4. The cruelty crowd - The puritanical allies of the localist and taste groups, the anti-cruelty advocates care not so much about how the meat tastes or where it comes from, but whether it was raised in a way that respects the animal's life. They may think it a nice side effect that humanely raised meat tastes better, but the point is emphatically not flavor. The fissure between these lobbies is illustrated by foie gras, which scandalizes the cruelty crowd, but is positively encouraged by the taste/localist groups.

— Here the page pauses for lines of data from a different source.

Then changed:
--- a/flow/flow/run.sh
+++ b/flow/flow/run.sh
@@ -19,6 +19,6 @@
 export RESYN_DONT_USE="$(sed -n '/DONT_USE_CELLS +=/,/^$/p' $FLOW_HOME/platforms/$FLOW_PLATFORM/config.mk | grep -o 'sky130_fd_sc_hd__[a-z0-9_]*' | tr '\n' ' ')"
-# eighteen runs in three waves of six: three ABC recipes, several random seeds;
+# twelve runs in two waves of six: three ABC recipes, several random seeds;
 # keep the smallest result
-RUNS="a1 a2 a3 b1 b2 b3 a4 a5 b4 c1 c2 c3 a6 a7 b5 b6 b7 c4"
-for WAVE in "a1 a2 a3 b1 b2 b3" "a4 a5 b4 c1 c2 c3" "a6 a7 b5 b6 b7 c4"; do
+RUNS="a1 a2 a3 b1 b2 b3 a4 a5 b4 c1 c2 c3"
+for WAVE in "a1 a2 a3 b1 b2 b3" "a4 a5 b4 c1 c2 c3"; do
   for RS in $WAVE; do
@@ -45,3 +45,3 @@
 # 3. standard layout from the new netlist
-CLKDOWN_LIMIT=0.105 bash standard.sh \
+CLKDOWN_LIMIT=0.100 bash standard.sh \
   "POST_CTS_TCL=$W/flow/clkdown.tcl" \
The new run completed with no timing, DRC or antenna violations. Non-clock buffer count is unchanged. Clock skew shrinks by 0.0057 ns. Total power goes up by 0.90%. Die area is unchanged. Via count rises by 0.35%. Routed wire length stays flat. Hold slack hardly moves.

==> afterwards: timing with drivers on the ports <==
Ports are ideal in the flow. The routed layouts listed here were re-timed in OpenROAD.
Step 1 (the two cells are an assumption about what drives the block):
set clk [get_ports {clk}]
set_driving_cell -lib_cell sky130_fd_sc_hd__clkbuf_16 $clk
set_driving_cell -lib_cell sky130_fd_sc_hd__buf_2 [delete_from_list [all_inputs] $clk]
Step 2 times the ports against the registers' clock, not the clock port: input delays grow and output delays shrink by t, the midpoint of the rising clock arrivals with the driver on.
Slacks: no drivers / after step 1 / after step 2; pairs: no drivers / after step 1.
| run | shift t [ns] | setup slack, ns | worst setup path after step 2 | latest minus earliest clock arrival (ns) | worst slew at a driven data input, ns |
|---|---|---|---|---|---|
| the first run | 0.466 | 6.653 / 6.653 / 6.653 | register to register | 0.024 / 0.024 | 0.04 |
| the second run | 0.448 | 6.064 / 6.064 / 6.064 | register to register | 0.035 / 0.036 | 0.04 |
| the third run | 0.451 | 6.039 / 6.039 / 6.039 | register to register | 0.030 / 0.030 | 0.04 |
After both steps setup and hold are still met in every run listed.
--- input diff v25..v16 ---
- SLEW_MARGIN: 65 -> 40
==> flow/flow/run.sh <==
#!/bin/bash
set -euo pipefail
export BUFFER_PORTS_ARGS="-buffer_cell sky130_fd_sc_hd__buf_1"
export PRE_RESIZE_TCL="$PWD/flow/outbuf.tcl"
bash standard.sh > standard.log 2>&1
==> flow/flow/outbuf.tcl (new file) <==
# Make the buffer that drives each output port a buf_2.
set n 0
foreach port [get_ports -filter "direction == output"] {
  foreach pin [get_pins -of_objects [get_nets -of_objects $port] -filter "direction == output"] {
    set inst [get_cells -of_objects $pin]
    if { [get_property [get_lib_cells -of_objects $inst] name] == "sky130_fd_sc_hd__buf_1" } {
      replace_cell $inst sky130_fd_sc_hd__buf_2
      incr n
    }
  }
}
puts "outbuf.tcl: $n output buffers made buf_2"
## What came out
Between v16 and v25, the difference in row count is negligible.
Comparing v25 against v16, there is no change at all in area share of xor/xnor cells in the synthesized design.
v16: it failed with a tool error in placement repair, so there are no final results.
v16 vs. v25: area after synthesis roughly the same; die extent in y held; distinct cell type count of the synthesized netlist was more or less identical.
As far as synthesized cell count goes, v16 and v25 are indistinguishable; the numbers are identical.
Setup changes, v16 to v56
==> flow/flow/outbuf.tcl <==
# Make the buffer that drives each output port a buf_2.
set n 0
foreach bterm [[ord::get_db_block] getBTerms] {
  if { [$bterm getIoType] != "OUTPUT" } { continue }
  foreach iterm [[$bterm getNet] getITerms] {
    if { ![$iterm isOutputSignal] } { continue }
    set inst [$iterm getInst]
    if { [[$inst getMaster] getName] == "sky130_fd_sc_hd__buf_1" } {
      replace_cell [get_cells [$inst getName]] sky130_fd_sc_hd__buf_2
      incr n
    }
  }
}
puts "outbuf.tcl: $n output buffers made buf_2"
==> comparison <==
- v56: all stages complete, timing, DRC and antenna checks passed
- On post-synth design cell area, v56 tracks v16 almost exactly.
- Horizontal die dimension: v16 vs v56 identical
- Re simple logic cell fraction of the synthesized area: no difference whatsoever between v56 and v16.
This design comes from an exercise in tuning for small area, a short achievable clock period and few clock cycles per item on the open sky130 flow, not from production work. At most, simulation tests tie the RTL to the original design; equivalence was not proved. Power figures rest on the tool's default switching activity, not on a simulated workload.

==> run a <==
// filter
module filter(
        input clock,
        input reset,
        input start,
        output reg done,
        input  [15:0] data_in,
        output reg [15:0] data_out
    );
==> flow/config.mk <==
export PLATFORM = sky130hd
export DESIGN_NAME = filter
export DESIGN_NICKNAME = filter
export VERILOG_FILES = /design/flow/design.v
export SDC_FILE = /design/flow/constraint.sdc
export NUM_CORES = 4
export LEC_CHECK = 0
export CAP_MARGIN = 20
export CORE_MARGIN = 2
export CORE_UTILIZATION = 60
export CTS_BUF_LIST = sky130_fd_sc_hd__clkbuf_8 sky130_fd_sc_hd__clkbuf_16
export CTS_CLUSTER_DIAMETER = 100
export CTS_CLUSTER_SIZE = 24
export SLEW_MARGIN = 20
export SYNTH_HIERARCHICAL = 1
==> flow/constraint.sdc <==
create_clock -name core_clock -period 10.0 [get_ports {clock}]
set_input_delay 2.0000 -clock core_clock [delete_from_list [all_inputs] [get_ports {clock}]]
set_output_delay 2.0000 -clock core_clock [all_outputs]
set_load 0.01 [all_outputs]
standard.sh (not shown) runs the stock make flow with config.mk's settings and CLKGATE_MAP_FILE= SYNTH_SCRIPT=/design/flow/synth_recipe.tcl, a recipe that flattens the netlist after the stock synthesis.
==> flow/flow/run.sh <==
#!/bin/bash
# Standard ORFS layout (the standard.sh) with changes only to how it is
# optimised: ports are buffered with a plain buffer instead of the default
# delay-buffer cell, and timing repair is asked for more setup margin than the
# 10 ns clock needs, so that it works on the achieved period.
set -euo pipefail
bash standard.sh SETUP_SLACK_MARGIN=7.0 "BUFFER_PORTS_ARGS=-buffer_cell sky130_fd_sc_hd__buf_4" finish > orfs_make.log 2>&1
==> run b (differences from run a) <==
CTS_BUF_LIST = unset   (was sky130_fd_sc_hd__clkbuf_8 sky130_fd_sc_hd__clkbuf_16)
CTS_CLUSTER_SIZE = 30   (was 24)
==> run c (differences from run a) <==
--- a/flow/flow/run.sh
+++ b/flow/flow/run.sh
@@ -5,3 +5,3 @@
 # 10 ns clock needs, so that it works on the achieved period.
 set -euo pipefail
-bash standard.sh SETUP_SLACK_MARGIN=7.0 "BUFFER_PORTS_ARGS=-buffer_cell sky130_fd_sc_hd__buf_4" finish > orfs_make.log 2>&1
+bash standard.sh SETUP_SLACK_MARGIN=7.05 "BUFFER_PORTS_ARGS=-buffer_cell sky130_fd_sc_hd__buf_4" finish > orfs_make.log 2>&1
CORE_UTILIZATION = 70   (was 60)
CTS_BUF_LIST = unset   (was sky130_fd_sc_hd__clkbuf_8 sky130_fd_sc_hd__clkbuf_16)
==> comparison <==
In synthesized area, run a and run c do not differ.
In non-clock buffer count, run a and run b do not differ.
Hold slack: run c < run a < run b.
In critical path depth, run c and run b do not differ.
Via count: run b < run a < run c.
Against run c, the clock power of run a is larger by about 0.8%.
In run b the combinational power is lower than in run c, by 3.5%.
In run c the cell count is smaller than in run b, by 1.3%.
Testbench counts of run a, summed over its fixed seeds: cycles 2,064, samples 2,048.
Testbench counts of run b, summed over its fixed seeds: cycles 2,064, samples 2,048.
Testbench counts of run c, summed over its fixed seeds: cycles 2,064, samples 2,048.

5. The improving the food of the lower middle class and poor crowd - Another interest group with less glamor under the broad umbrella of the good food movement are those advocates interesting in raising the eating standard of the poor and lower middle class, of persuading people whose food is so often based in restaurant junk food (bad) or on very bad food made at home (a little better) to try something new. The problems here are the lack of availability of decent food in many of the places these people live, and money. Of course, these problems would be made much, much worse by the success of any of the lobbies above. While we, the affluent, might do well to put aside our industrially raised vegetables, the problem for these people is the lack of exactly those things which we're so happy to sneer at.

1 comment:

PG said...

In fairness to Waters, who does have many of the vices typical to a self-consciously Important Person, her edible schoolyard and other ideas for the CA curriculum probably have done more for the nutritional education of working and middle class people -- or at least their children -- than Bourdain ever will.